Pacific Islanders face unique mental health challenges, researchers say

FAYETTEVILLE -- Talking about and treating mental illness, already a challenge among the general population, can be especially difficult among the Marshallese and other Pacific Islanders in Northwest Arkansas and elsewhere, health care experts said Tuesday.

But just as Pacific Islanders' histories and cultures can create unique puzzles in promoting mental health, that shared heritage can also provide the ways to solve them, the experts said.

At a glance

For more information about the University of Arkansas for Medical Sciences’ Center for Pacific Islander Health, go to northwestcampus.uam…, or call (479) 713-8673 for co-director Nia Aitaoto or (479) 713-8680 for co-director Pearl McElfish.

Source: Staff report

A few dozen researchers, health care providers and advocates gathered Tuesday afternoon for presentations and discussion on mental health and well-being. The talks specifically centered around Marshallese, native Hawaiians and other migrants from the Pacific that number more than 11,000 in Northwest Arkansas, according to an estimate from the University of Arkansas for Medical Sciences, which hosted the event.

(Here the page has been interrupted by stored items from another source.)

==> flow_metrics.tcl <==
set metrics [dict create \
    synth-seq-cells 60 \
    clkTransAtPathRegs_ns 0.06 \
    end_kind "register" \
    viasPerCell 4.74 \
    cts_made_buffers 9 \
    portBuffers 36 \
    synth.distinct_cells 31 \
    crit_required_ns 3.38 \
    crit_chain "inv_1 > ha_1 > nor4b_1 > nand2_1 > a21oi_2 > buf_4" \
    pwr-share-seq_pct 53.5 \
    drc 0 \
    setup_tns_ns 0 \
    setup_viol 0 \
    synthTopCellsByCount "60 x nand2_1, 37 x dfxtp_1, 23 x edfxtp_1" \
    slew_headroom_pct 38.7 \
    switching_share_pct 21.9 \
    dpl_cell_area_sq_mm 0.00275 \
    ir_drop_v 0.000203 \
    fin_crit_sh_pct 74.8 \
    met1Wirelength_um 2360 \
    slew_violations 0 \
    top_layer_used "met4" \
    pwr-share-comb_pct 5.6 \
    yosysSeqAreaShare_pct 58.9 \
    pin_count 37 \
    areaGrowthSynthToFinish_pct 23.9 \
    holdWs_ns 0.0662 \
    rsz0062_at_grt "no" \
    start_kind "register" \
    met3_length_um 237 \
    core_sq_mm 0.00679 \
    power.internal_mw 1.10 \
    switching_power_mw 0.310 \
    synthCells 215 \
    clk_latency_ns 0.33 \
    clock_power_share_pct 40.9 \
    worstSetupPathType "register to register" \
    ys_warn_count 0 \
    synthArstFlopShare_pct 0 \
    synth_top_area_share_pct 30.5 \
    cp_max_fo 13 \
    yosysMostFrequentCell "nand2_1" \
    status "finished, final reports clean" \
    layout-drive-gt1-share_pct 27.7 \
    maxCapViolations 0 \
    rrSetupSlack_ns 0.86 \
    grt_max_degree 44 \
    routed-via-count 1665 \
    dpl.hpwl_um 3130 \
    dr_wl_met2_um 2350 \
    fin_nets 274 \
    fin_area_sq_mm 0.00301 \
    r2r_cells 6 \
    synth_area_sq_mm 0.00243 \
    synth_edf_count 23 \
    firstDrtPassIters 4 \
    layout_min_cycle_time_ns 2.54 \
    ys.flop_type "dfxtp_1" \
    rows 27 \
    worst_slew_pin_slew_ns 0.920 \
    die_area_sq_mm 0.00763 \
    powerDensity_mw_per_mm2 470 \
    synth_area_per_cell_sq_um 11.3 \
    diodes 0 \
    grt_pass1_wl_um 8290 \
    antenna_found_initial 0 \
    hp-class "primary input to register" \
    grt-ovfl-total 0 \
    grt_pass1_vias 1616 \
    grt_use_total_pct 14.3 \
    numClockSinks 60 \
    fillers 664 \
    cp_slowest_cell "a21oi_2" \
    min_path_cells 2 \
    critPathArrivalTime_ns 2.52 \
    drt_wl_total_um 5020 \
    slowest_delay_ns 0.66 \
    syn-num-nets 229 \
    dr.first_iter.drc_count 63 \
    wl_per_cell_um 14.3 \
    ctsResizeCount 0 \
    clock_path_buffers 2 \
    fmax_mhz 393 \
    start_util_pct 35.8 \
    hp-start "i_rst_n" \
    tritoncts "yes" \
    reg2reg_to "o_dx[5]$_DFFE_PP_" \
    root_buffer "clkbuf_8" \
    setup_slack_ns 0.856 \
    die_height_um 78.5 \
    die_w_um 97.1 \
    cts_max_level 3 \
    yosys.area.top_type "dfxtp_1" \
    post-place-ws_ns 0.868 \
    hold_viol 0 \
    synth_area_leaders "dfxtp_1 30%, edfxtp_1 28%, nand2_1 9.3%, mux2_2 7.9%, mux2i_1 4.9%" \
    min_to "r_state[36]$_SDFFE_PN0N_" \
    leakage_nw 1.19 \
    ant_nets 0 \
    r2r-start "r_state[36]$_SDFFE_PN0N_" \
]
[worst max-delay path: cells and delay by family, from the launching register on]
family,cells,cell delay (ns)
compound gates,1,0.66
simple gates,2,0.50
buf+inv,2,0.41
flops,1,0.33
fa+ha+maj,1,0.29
$ cat config.mk
export PLATFORM = sky130hd
export DESIGN_NAME = vrot_sqrt_cell
export DESIGN_NICKNAME = d
export VERILOG_FILES = /design/src/rtl/vrot_pkg.sv /design/src/rtl/vrot_sqrt_cell.sv
export SDC_FILE = /design/constraint.sdc
export NUM_CORES = 1
export LEC_CHECK = 0
export BUFFER_PORTS_ARGS = -buffer_cell sky130_fd_sc_hd__buf_2
export CAP_MARGIN = 20
export CELL_PAD_IN_SITES_DETAIL_PLACEMENT = 1
export CELL_PAD_IN_SITES_GLOBAL_PLACEMENT = 2
export CORE_MARGIN = 2
export CORE_UTILIZATION = 32
export DETAILED_ROUTE_END_ITERATION = 10
export PLACE_DENSITY_LB_ADDON = 0.25
export RECOVER_POWER = 25
export SLEW_MARGIN = 10
export SYNTH_ARGS = -nofsm -noshare
export SYNTH_HDL_FRONTEND = slang
export SYNTH_SLANG_ARGS = --single-unit
$ cat constraint.sdc
create_clock -name clk -period 4 [get_ports clk]
set_clock_uncertainty 0.05 [all_clocks]
set_input_delay 0.2 -clock clk [delete_from_list [all_inputs] [get_ports clk]]
set_output_delay 0.2 -clock clk [all_outputs]
set_load 0.05 [all_outputs]
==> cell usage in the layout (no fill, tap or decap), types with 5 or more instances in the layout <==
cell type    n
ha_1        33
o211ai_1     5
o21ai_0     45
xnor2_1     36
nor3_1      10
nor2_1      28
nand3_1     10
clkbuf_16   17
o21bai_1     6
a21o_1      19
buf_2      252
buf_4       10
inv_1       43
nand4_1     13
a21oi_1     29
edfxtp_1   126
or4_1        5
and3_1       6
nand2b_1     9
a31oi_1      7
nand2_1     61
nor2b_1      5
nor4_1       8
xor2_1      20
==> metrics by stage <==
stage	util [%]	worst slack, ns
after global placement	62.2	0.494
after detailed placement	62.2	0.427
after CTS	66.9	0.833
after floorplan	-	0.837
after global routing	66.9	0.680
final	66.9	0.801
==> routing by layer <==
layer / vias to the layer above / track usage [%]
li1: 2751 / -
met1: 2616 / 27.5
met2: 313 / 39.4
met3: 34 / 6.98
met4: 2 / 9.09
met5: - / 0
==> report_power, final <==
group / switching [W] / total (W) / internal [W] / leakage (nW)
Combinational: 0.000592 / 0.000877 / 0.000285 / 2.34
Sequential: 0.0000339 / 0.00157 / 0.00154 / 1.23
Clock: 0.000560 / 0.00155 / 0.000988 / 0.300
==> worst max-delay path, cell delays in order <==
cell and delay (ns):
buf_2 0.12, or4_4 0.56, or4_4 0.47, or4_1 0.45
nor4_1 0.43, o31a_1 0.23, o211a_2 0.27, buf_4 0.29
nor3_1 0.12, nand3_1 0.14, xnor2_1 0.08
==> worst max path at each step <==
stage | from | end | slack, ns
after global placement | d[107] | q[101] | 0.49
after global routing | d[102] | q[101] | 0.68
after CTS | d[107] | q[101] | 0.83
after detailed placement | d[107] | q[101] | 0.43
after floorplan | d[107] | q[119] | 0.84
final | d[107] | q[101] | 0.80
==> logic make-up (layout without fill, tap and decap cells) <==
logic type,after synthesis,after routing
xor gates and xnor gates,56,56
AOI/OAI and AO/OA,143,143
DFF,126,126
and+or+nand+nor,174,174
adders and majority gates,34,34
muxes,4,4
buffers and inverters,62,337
[config.mk]
export PLATFORM = sky130hd
export DESIGN_NAME = vrot_cordic_cell
export DESIGN_NICKNAME = d
export VERILOG_FILES = /design/src/rtl/vrot_pkg.sv /design/src/rtl/vrot_cordic_cell.sv
export SDC_FILE = /design/constraint.sdc
export NUM_CORES = 1
export LEC_CHECK = 0
export BUFFER_PORTS_ARGS = -buffer_cell sky130_fd_sc_hd__clkbuf_2
export CAP_MARGIN = 20
export CORE_MARGIN = 1.5
export CORE_UTILIZATION = 40
export CTS_BUF_LIST = sky130_fd_sc_hd__clkbuf_8
export CTS_CLUSTER_SIZE = 10
export DETAILED_ROUTE_END_ITERATION = 10
export PLACE_DENSITY = 0.71
export SLEW_MARGIN = 10
export SYNTH_ARGS = -nofsm -noshare
export SYNTH_HDL_FRONTEND = slang
export SYNTH_SLANG_ARGS = --single-unit
[constraint.sdc]
create_clock -name clk -period 8.17 [get_ports clk]
set_clock_uncertainty 0.2 [all_clocks]
set_input_delay 1.634 -clock clk [delete_from_list [all_inputs] [get_ports clk]]
set_output_delay 1.634 -clock clk [all_outputs]
set_load 0.05 [all_outputs]
[src/sv/sxf_pkg.sv]
`timescale 1ns / 1ps
// ----------------------------------------------------------------------------
// sxf_pkg
// Shared types and constants for the STX/ETX frame receiver.
// ----------------------------------------------------------------------------
package sxf_pkg;

    localparam logic [7:0] START_MARKER_RST = 8'h02;
    localparam logic [7:0] END_MARKER_RST   = 8'h03;
    localparam logic [7:0] SYNC_CODE_RST    = 8'h16;
    localparam logic [7:0] MAX_SIZE_RST     = 8'd250;
    localparam logic [7:0] SIZE_CAP         = 8'd250;

    localparam int ADDR_W = 4;

    typedef enum logic [1:0] {
        REG_START_MARKER = 2'd0,
        REG_END_MARKER   = 2'd1,
        REG_SYNC_CODE    = 2'd2,
        REG_MAX_SIZE     = 2'd3
    } reg_idx_t;

    typedef enum logic [2:0] {
        KIND_PAYLOAD     = 3'd0,
        KIND_GOOD        = 3'd1,
        KIND_BAD_CHECK   = 3'd2,
        KIND_BAD_END     = 3'd3,
        KIND_NOT_SYNC    = 3'd4,
        KIND_SIZE_REJECT = 3'd5
    } kind_t;

    typedef struct packed {
        logic [7:0] start_marker;
        logic [7:0] end_marker;
        logic [7:0] sync_code;
        logic [7:0] max_size;
    } cfg_t;

    typedef struct packed {
        logic       valid;
        kind_t      kind;
        logic [7:0] data_byte;
        logic [7:0] payload_position;
        logic [7:0] command_code;
        logic [7:0] pay_len;
    } result_t;

endpackage
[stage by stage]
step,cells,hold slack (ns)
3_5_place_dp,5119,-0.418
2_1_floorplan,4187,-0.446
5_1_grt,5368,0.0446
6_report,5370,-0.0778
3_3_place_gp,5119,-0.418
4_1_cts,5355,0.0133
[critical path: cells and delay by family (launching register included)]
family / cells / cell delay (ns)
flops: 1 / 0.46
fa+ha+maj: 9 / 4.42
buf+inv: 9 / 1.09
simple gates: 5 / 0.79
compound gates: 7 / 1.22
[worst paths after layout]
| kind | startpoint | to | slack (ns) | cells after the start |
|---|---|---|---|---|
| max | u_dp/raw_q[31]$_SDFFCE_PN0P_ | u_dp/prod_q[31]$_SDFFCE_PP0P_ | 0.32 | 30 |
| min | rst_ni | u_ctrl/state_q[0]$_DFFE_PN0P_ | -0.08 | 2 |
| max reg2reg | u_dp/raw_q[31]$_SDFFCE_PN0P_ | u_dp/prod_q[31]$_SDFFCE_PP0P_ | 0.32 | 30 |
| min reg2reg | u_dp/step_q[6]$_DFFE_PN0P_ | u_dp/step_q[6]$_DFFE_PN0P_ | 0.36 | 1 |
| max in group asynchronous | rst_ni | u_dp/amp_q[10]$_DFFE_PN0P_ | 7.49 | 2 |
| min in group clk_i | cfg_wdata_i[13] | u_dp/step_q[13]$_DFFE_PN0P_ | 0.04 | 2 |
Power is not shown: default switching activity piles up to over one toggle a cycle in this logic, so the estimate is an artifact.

The stigma of being diagnosed with mental illnesses, lack of education and other common issues that hamper mental health treatment are amplified among Pacific Islanders, said Nia Aitaoto, co-director of the university's Center for Pacific Islander Health.

The islands' collectivist cultures teach people to conceive of themselves in terms of their relationships with, and duties toward, their families and communities, which can drive them to try to ignore or conceal depression, anxiety, suicidal thoughts and other mental health issues, said Andy Subica, a clinical psychologist and researcher at the University of California's Riverside School of Medicine who participated in the event.

"You bear it -- you kind of just power through," said Subica, who studies treatment for Hawaiians and other Pacific groups. "The automatic perspective is, what does everybody want."

Pacific Islanders' other health issues, including exceptionally high rates of obesity, diabetes and related ailments, add stress, worry, even hopelessness to the mix, Aitaoto said. American nuclear tests in the Marshall islands decades ago decimated local sources of food, leaving mostly high-salt, high-fat processed food as the main alternative.

"That means we attend funerals almost every week," Aitaoto said. "Imagine facing death like that."

An agreement between the U.S. and the Marshall Islands allows island residents to travel and work in the U.S. without a visa.

The Western understanding of psychology, with its professional therapists and counselors who focus on individual clients and ask direct questions about their emotions, can be a foreign perspective for people used to traditional and religion-based healing, Subica and Aitaoto said.

And finally, the groups' history of trauma and colonization by the U.S. and other countries is carried generation to generation and never truly fades away, Subica said. Native Americans, New Zealand's Maori and other indigenous people show the same effect, he said.

"These are real, long-term historical issues," he said.

Treatment can become successful if it takes all of these factors into account, they said, and framing mental health care as restoring relationships and the natural rhythm of life.

"There's very little they won't do when it comes to protecting the family," Subica said.

Subica pointed to treatment programs in Hawaii providing a safe space for a kind of group therapy and helped with issues as serious as child abuse and rejoining society after prison. Another approach that put people to work in taro fields, touching on the cultural importance and pride of living off of the land, also provided a kind of psychological rehabilitation, he said.

Reaching out to church pastors is a great way to plant the seed of seeking help when it's needed as well, Aitaoto said.

"The other thing about that -- it can become a dialogue," she said, as pastors can give advice for tweaking treatments and programs and so on. "That can be something the center can do, facilitate that conversation."

Pearl McElfish, co-director of the health center, called on health care providers to hire Pacific Islander staff members and translators. Aitaoto also urged governments to put more time and resources into health services before mental illness leads to a crisis, such as an arrest or a suicide attempt.

Nancy Kahanak of the Judicial Equality for Mental Illness Coalition of Northwest Arkansas, which pushes local governments to send people with mental illnesses to treatment instead of jails, seconded the sentiment.

"Why don't we prevent rather than make do with the problems," she said, adding the conference was the first time she learned about Pacific Islanders' specific challenges.

Leigh Wade, a social worker at the university's Family Medical Center, said she'd encountered Pacific Islanders only "here and there" in her work. Events such as Tuesday's can teach her and others to help those people more effectively, and perhaps encourage more of them to come in, she said.

"We can utilize the tools we understand and collaborate with the tools they understand," she said. "And I need that."